4. Enterprise applications are starting to incorporate “gaming like” features into their user-interfaces making for an improved client experience. This along with Microsoft Kinect technology and multi-touch navigation will open up new worlds of productivity applications over time.

5. Microsoft Office 365, now running on Microsoft’s Azure cloud will also be a game changer. Enterprise customers are already adopting the model to keep one system running possibly forever without the normal “version upgrade” headaches. Microsoft sales reps worldwide now have a line item in their performance quotas that require the sales of both Office 365 and Windows 8, pressure to upgrade to these will be intense.
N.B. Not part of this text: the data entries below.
## axis_gain_wrapper
module axis_gain_wrapper #(
    parameter integer C_S_AXI_DATA_WIDTH = 32,
    parameter integer C_S_AXI_ADDR_WIDTH = 4,
    parameter integer AUDIO_WIDTH        = 16,
    parameter integer GAIN_FBITS         = 12
)(
    input  wire aclk,
    input  wire aresetn,
    input  wire [31:0] s_axis_tdata,
    input  wire        s_axis_tlast,
    input  wire        s_axis_tvalid,
    output wire        s_axis_tready,
    output wire [31:0] m_axis_tdata,
    output wire        m_axis_tlast,
    output wire        m_axis_tvalid,
    input  wire        m_axis_tready,
    input  wire [C_S_AXI_ADDR_WIDTH-1:0] s_axi_awaddr,
    input  wire                          s_axi_awvalid,
    output reg                           s_axi_awready,
    input  wire [C_S_AXI_DATA_WIDTH-1:0] s_axi_wdata,
    input  wire [3:0]                    s_axi_wstrb,
    input  wire                          s_axi_wvalid,
    output reg                           s_axi_wready,
    output reg  [1:0]                    s_axi_bresp,
    output reg                           s_axi_bvalid,
    input  wire                          s_axi_bready,
    input  wire [C_S_AXI_ADDR_WIDTH-1:0] s_axi_araddr,
    input  wire                          s_axi_arvalid,
    output reg                           s_axi_arready,
    output reg  [C_S_AXI_DATA_WIDTH-1:0] s_axi_rdata,
    output reg  [1:0]                    s_axi_rresp,
    output reg                           s_axi_rvalid,
    input  wire                          s_axi_rready
);
==> flow/config.mk <==
export PLATFORM = sky130hd
export DESIGN_NAME = axis_gain_wrapper
export DESIGN_NICKNAME = axis_gain_wrapper
export VERILOG_FILES = /design/flow/design.v
export SDC_FILE = /design/flow/constraint.sdc
export NUM_CORES = 4
export LEC_CHECK = 0
export CAP_MARGIN = 30
export CORE_ASPECT_RATIO = 0.5
export CORE_MARGIN = 2
export CORE_UTILIZATION = 58
export CTS_CLUSTER_DIAMETER = 167
export CTS_CLUSTER_SIZE = 66
export PLACE_DENSITY = 0.37
export SETUP_SLACK_MARGIN = -0.73
export SLEW_MARGIN = 20
export TNS_END_PERCENT = 95
==> flow/constraint.sdc <==
create_clock -name core_clock -period 12.2 [get_ports {aclk}]
set_input_delay 2.4400 -clock core_clock [delete_from_list [all_inputs] [get_ports {aclk}]]
set_output_delay 2.4400 -clock core_clock [all_outputs]
set_load 0.01 [all_outputs]
run.sh (not shown) runs the stock make flow with config.mk's settings and CLKGATE_MAP_FILE=.
The starting point completed without violations.
Change:
CORE_ASPECT_RATIO = not set   (was 0.5)
CORE_UTILIZATION = 65   (was 58)
CTS_CLUSTER_SIZE = not set   (was 66)
PLACE_DENSITY = not set   (was 0.37)
SETUP_SLACK_MARGIN = 1.54   (was -0.73)
clock period = 8.34 ns   (was 12.2 ns; I/O delays follow)
The changed run went through all stages and came out clean.
Power grows by well over a third.
Sequential power grows by well over a third.
Wire length grows by about a fifth.
Change:
CAP_MARGIN = 20   (was 30)
CORE_UTILIZATION = 57   (was 65)
CTS_CLUSTER_DIAMETER = not set   (was 167)
SETUP_SLACK_MARGIN = not set   (was 1.54)
TNS_END_PERCENT = not set   (was 95)
clock period = 4.34 ns   (was 8.34 ns; I/O delays follow)
After rerunning: This time the run completed, yet does not pass: negative setup slack. Routed wire length rose by 1.3%. Utilization decreases by 6.6 points. Count of clock-buffer cells in the layout stays the same. Setup slack degrades by 3.1 ns.
Change:
ABC_AREA = 1   (was not set)
CORE_UTILIZATION = 52   (was 57)
CTS_CLUSTER_DIAMETER = 226   (was not set)
CTS_CLUSTER_SIZE = 97   (was not set)
clock period = 5.01 ns   (was 4.34 ns; I/O delays follow)
Outcome: The new run ran to the end with violations: negative setup slack. Critical path depth goes up by 1. Routed wire length goes up by 13%. Synthesized cell count goes up by 26%. Final cell count goes up by 21%. Worst hold slack improves by 0.011 ns. Utilization goes down by 5.7 points. Worst setup slack improves by 0.90 ns. Non-clock buffer count goes up by 5.

The RTL this note starts from:
==> flow/design.v <==
`timescale 1ns / 1ps
module gain_core #(
    parameter integer DWIDTH = 16,  
    parameter integer GWIDTH = 16,  
    parameter integer FBITS  = 12   
)(
    input  wire                     clk,
    input  wire                     rst_n,      
    input  wire                     ce,         
    input  wire                     en,         
    input  wire signed [DWIDTH-1:0] data_i,     
    input  wire signed [GWIDTH-1:0] data_gain,  
    output reg  signed [DWIDTH-1:0] data_o      
);
    wire signed [DWIDTH+GWIDTH-1:0] mult_raw;
    wire signed [DWIDTH+GWIDTH-1:0] mult_rounded;
    wire signed [DWIDTH+GWIDTH-1-FBITS:0] mult_scaled;
    localparam signed [DWIDTH-1:0] MAX_VAL = {1'b0, {(DWIDTH-1){1'b1}}};  
    localparam signed [DWIDTH-1:0] MIN_VAL = {1'b1, {(DWIDTH-1){1'b0}}};  
    assign mult_raw = data_i * data_gain;
    assign mult_rounded = mult_raw + (1 << (FBITS-1));
    assign mult_scaled = mult_rounded >>> FBITS;
    always @(posedge clk) begin
        if (!rst_n) begin
            data_o <= 0;
        end else if (ce) begin
            if (!en) begin
                data_o <= data_i;
            end else begin
                if (mult_scaled > MAX_VAL) begin
                    data_o <= MAX_VAL;
                end else if (mult_scaled < MIN_VAL) begin
                    data_o <= MIN_VAL;
                end else begin
                    data_o <= mult_scaled[DWIDTH-1:0];
                end
            end
        end
    end
endmodule
`timescale 1ns / 1ps
module axis_gain_wrapper #(
    parameter integer C_S_AXI_DATA_WIDTH = 32,
    parameter integer C_S_AXI_ADDR_WIDTH = 4,
    parameter integer AUDIO_WIDTH        = 16,
    parameter integer GAIN_FBITS         = 12
)(
    input  wire aclk,
    input  wire aresetn,
    input  wire [31:0] s_axis_tdata,
    input  wire        s_axis_tlast,
    input  wire        s_axis_tvalid,
    output wire        s_axis_tready,
    output wire [31:0] m_axis_tdata,
    output wire        m_axis_tlast,
    output wire        m_axis_tvalid,
    input  wire        m_axis_tready,
    input  wire [C_S_AXI_ADDR_WIDTH-1:0] s_axi_awaddr,
    input  wire                          s_axi_awvalid,
    output reg                           s_axi_awready,
    input  wire [C_S_AXI_DATA_WIDTH-1:0] s_axi_wdata,
    input  wire [3:0]                    s_axi_wstrb,
    input  wire                          s_axi_wvalid,
    output reg                           s_axi_wready,
    output reg  [1:0]                    s_axi_bresp,
    output reg                           s_axi_bvalid,
    input  wire                          s_axi_bready,
    input  wire [C_S_AXI_ADDR_WIDTH-1:0] s_axi_araddr,
    input  wire                          s_axi_arvalid,
    output reg                           s_axi_arready,
    output reg  [C_S_AXI_DATA_WIDTH-1:0] s_axi_rdata,
    output reg  [1:0]                    s_axi_rresp,
    output reg                           s_axi_rvalid,
    input  wire                          s_axi_rready
);
    reg [31:0] reg_control;
    reg [31:0] reg_gain_l;
    reg [31:0] reg_gain_r;
    wire [1:0] addr_w = s_axi_awaddr[3:2];
    wire [1:0] addr_r = s_axi_araddr[3:2];
    always @(posedge aclk) begin
        if (!aresetn) begin
            s_axi_awready <= 1'b0;
            s_axi_wready  <= 1'b0;
            s_axi_bvalid  <= 1'b0;
            s_axi_bresp   <= 2'b00;
            reg_control <= 32'b0;
            reg_gain_l  <= 32'h0000_1000;  
            reg_gain_r  <= 32'h0000_1000;
        end else begin
            if (!s_axi_awready && s_axi_awvalid && s_axi_wvalid) begin
                s_axi_awready <= 1'b1;
                s_axi_wready  <= 1'b1;
                case (addr_w)
                    2'h0: reg_control <= s_axi_wdata;
                    2'h1: reg_gain_l  <= s_axi_wdata;
                    2'h2: reg_gain_r  <= s_axi_wdata;
                    default: ;
                endcase
            end else begin
                s_axi_awready <= 1'b0;
                s_axi_wready  <= 1'b0;
            end
            if (s_axi_awready && !s_axi_bvalid) begin
                s_axi_bvalid <= 1'b1;
                s_axi_bresp  <= 2'b00;
            end else if (s_axi_bready) begin
                s_axi_bvalid <= 1'b0;
            end
        end
    end
    always @(posedge aclk) begin
        if (!aresetn) begin
            s_axi_arready <= 1'b0;
            s_axi_rvalid  <= 1'b0;
            s_axi_rdata   <= 32'b0;
            s_axi_rresp   <= 2'b00;
        end else begin
            if (!s_axi_arready && s_axi_arvalid) begin
                s_axi_arready <= 1'b1;
                s_axi_rvalid  <= 1'b1;
                case (addr_r)
                    2'h0: s_axi_rdata <= reg_control;
                    2'h1: s_axi_rdata <= reg_gain_l;
                    2'h2: s_axi_rdata <= reg_gain_r;
                    default: s_axi_rdata <= 32'b0;
                endcase
            end else begin
                s_axi_arready <= 1'b0;
                if (s_axi_rvalid && s_axi_rready)
                    s_axi_rvalid <= 1'b0;
            end
        end
    end
    reg valid_d;
    reg last_d;
    wire stream_ready = m_axis_tready || !valid_d;
    assign s_axis_tready = stream_ready;
    assign m_axis_tvalid = valid_d;
    assign m_axis_tlast  = last_d;
    wire core_ce     = stream_ready;
    wire gain_enable = reg_control[0];
    gain_core #(
        .DWIDTH(AUDIO_WIDTH),
        .GWIDTH(16),
        .FBITS (GAIN_FBITS)
    ) u_gain_l (
        .clk       (aclk),
        .rst_n     (aresetn),
        .ce        (core_ce),
        .en        (gain_enable),
        .data_i    (s_axis_tdata[15:0]),
        .data_gain (reg_gain_l[15:0]),
        .data_o    (m_axis_tdata[15:0])
    );
    gain_core #(
        .DWIDTH(AUDIO_WIDTH),
        .GWIDTH(16),
        .FBITS (GAIN_FBITS)
    ) u_gain_r (
        .clk       (aclk),
        .rst_n     (aresetn),
        .ce        (core_ce),
        .en        (gain_enable),
        .data_i    (s_axis_tdata[31:16]),
        .data_gain (reg_gain_r[15:0]),
        .data_o    (m_axis_tdata[31:16])
    );
    always @(posedge aclk) begin
        if (!aresetn) begin
            valid_d <= 1'b0;
            last_d  <= 1'b0;
        end else if (stream_ready) begin
            valid_d <= s_axis_tvalid;
            last_d  <= s_axis_tlast;
        end
    end
endmodule
export LEC_CHECK = 0
export CAP_MARGIN = 20
export CORE_MARGIN = 2
export CORE_UTILIZATION = 61
export CTS_CLUSTER_DIAMETER = 380
export CTS_CLUSTER_SIZE = 14
export HOLD_SLACK_MARGIN = 0.24
export PLACE_DENSITY = 0.64
export SETUP_SLACK_MARGIN = 0.82
export SLEW_MARGIN = 20
create_clock -name core_clock -period 4.38 [get_ports {aclk}]
The starting point finished but fails on negative setup slack.
Next try:
CORE_UTILIZATION = 40   (was 61)
CTS_CLUSTER_DIAMETER = default   (was 380)
CTS_CLUSTER_SIZE = default   (was 14)
GPL_TIMING_DRIVEN = 0   (was default)
HOLD_SLACK_MARGIN = default   (was 0.24)
PLACE_DENSITY = default   (was 0.64)
SETUP_SLACK_MARGIN = default   (was 0.82)
TNS_END_PERCENT = 25   (was default)
clock period = 8.0 ns   (was 4.38 ns; I/O delays follow)
This time the run ran to the end with no violations.
Design area went down by 12%.
Non-clock buffer count drops by 291.
Clock skew barely changes.
Combinational power fell by 61%.
Power goes down by 53%.
Die size came out higher by 51%.
Setup slack improves by 2.4 ns.
Worst hold slack barely changes.
Sequential share of layout area rises by 1.3 points.
Next try:
CORE_UTILIZATION = 70   (was 40)
CTS_CLUSTER_DIAMETER = 146   (was default)
CTS_CLUSTER_SIZE = 50   (was default)
GPL_TIMING_DRIVEN = default   (was 0)
TNS_END_PERCENT = default   (was 25)
What happened: The changed run went through all stages and came out clean. Worst setup slack gets worse by 0.070 ns. Sequential share of layout area drops by 0.37 points. Routed wire length drops by 2.7%. Design area climbs by 3.4%. Critical path depth climbs by 3. Power climbs by about 8%. Hold slack barely changes. Area after synthesis does not change. Utilization climbs by 38 points. Global-route usage climbs by 15 points.

== run A ==
Starts from the design.v that is shown in full above.
export LEC_CHECK = 0
export ABC_AREA = 1
export CAP_MARGIN = 0
export CORE_MARGIN = 2
export CORE_UTILIZATION = 72
export CTS_CLUSTER_DIAMETER = 206
export CTS_CLUSTER_SIZE = 37
export PLACE_DENSITY = 0.64
export SETUP_SLACK_MARGIN = -0.46
export SLEW_MARGIN = 20
export TNS_END_PERCENT = 100
create_clock -name core_clock -period 5.43 [get_ports {aclk}]
Status(run A) = ERROR, stage = global routing (5_1_grt)
Modified inputs, run B compared to run A
- a change of CAP_MARGIN from 0 to 30
- a deleted ABC_AREA that had been 1
## What came out
Per the comparison of run B with run A, pre-CTS setup slack lower, post-synthesis xor/xnor area fraction rose by 0.75 points. Post-cts repair resize count | run B below run A. Diff run A -> run B | final RePlAce weighted congestion | down slightly. The placement-stage cell area in run B sits about 4.6% below the value recorded for run A. Among run B and run A, the run that stopped before the end is run A, and it is the only one. Post-synthesis instance total went down by more than 10% going from run A to run B. Delta (run B minus run A): arithmetic-cell share of the synthesized area counting full adders, half adders and majority gates climbed 2.7 points, compound-gate portion of the synthesized area climbed 3.7 points. Total die size: run B lower than run A. NOTE chip area from the yosys synthesis statistics run A->run B decreased by a few percent. The final HPWL from detailed placement in run B is 0.873 times that in run A.
Modified inputs, run C compared to run B
- swapping 206 for 36 in CTS_CLUSTER_DIAMETER
- swapping 100 for 95 in TNS_END_PERCENT
- swapping -0.46 for 1.54 in SETUP_SLACK_MARGIN
- swapping 5.43 for 7.87 in the clock period (ns, I/O delays scaled along)
==> results <==
Run C: all stages complete, timing, DRC and antenna checks passed. Going from run B to run C, non-clock buffer count down about 7%; cell area comparable; count of nets after finishing -about 0.9%; power share of the clock group closely matched the old numbers. Relative area change from synthesis to final layout ended up 0.23 points higher on run C than on run B. Going from run B to run C, internal power summed over all cells now sits lower, data arrival time at the worst-slack endpoint now sits higher, number of antenna violations at the first check in global routing now sits higher. u_gain_l.data_o[2] as the worst setup path endpoint was reported by run B, and u_gain_r.data_o[2] by run C. Run C and run B ended up with nearly the same sequential share of layout area. Between run C and run B, the relative contribution of combinational cells to total power figures differ only marginally. Going from run B to run C, sequential power shrank by more than a quarter.
#### Input delta (run D over run C)
- swapping 72 for 46 in CORE_UTILIZATION
- swapping 1.54 for -0.73 in SETUP_SLACK_MARGIN
- clearing CTS_CLUSTER_SIZE, which used to be 37
- swapping 36 for 167 in CTS_CLUSTER_DIAMETER
- clearing PLACE_DENSITY, which used to be 0.64
- swapping 7.87 for 12.2 in the clock period (ns, I/O delays scaled along)
Findings:
Run D went all the way through the flow, and no timing, DRC or antenna check failed.
Of the two values seen for critical path launch point, s_axis_tdata[27] was produced by run D and s_axis_tdata[22] by run C.
Run D against run C: via count lost 18%; first-pass GRT wire length lost 15%; cell area lost 3800 um2.

// axis_gain_wrapper: RTL as listed in full above, without the edits since
Settings: LEC_CHECK=0, CAP_MARGIN=20, CORE_MARGIN=2, CORE_UTILIZATION=58, CTS_CLUSTER_SIZE=14, HOLD_SLACK_MARGIN=0.24, SETUP_SLACK_MARGIN=0.82, SLEW_MARGIN=20; clock period 4.38 ns.
The first run finished but fails on negative setup slack.
Edit:
Settings changed: CORE_UTILIZATION 58 to 64, CTS_CLUSTER_SIZE 14 to unset, HOLD_SLACK_MARGIN 0.24 to unset, PLACE_DENSITY set to 0.35, SETUP_SLACK_MARGIN 0.82 to unset.
Clock period 4.38 ns to 12.1 ns, I/O delays scaled along.
Effect:
- With this change the flow finished clean
- power falls by 70%
- clock-buffer cell count does not change
- combinational power falls by 76%
Edit:
Settings changed: CORE_UTILIZATION 64 to 58, CTS_CLUSTER_SIZE set to 14, PLACE_DENSITY 0.35 to unset.
Clock period 12.1 ns to 4.91 ns, I/O delays scaled along.
With this change the flow completed and failed the layout checks on negative setup slack.
Wire length climbs by 17%.
Register-to-register slack loses 6.0 ns.
Total power grows to 3.1 times its value.
Sequential share of layout area falls by 1.8 points.
Global-route usage is higher by 1.3 points.
Die area went up by 10%.
Edit:
Settings changed: CORE_UTILIZATION 58 to 40, CTS_CLUSTER_SIZE 14 to unset.
Clock period 4.91 ns to 7.82 ns, I/O delays scaled along.
What happened: With this change the flow completed with no timing, DRC or antenna violations; non-clock buffer count decreases by 126; clock-buffer cell count is unchanged; total power decreases by well over a third; worst setup slack is better by 2.0 ns; global-route usage decreases by 13 points; final area decreases by a few percent; routed wire length decreases by roughly a tenth; sequential share of layout area increases by 0.70 points; utilization decreases by 27 points.
Power figures rest on the tool's default switching activity, not on a simulated workload.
6. Speaking of Azure, Microsoft’s cloud offering is immediately on par or even superior to both Amazon’s and Google’s cloud offering. You’ll see more vendors offering highly affordable solutions on Azure. Vendors just can’t run private clouds at the cost Microsoft is selling Azure for. Whether you use Azure for just disaster recovery, or run apps from it, it is one of the most technically superior clouds available today, and somewhat a best kept secret.

7. At Aderant we have already moved our Deadlines.com business to Azure and more announcements will be coming shortly. Stop by ILTA and see more products running on Azure.

8. Last but no least on my list is the explosive growth of Microsoft Dynamics, including CRM. Aderant was recognized as a top 5% of all worldwide Microsoft partners by being named to the Dynamics President’s Club. Aderant CRM4Legal is built on this technically superior platform and is now starting to take market share. By the way, Microsoft Dynamics CRM is also available on Azure at an affordable per user/monthly fee.

9. Microsoft Office 15 is still on target to ship before the end of 2012 and will have Windows 8 Metro screens in addition to the ribbon tool bars we are now learning to use.

In summary Microsoft is in a definite “love” phase and the next 12 months looks quite exciting.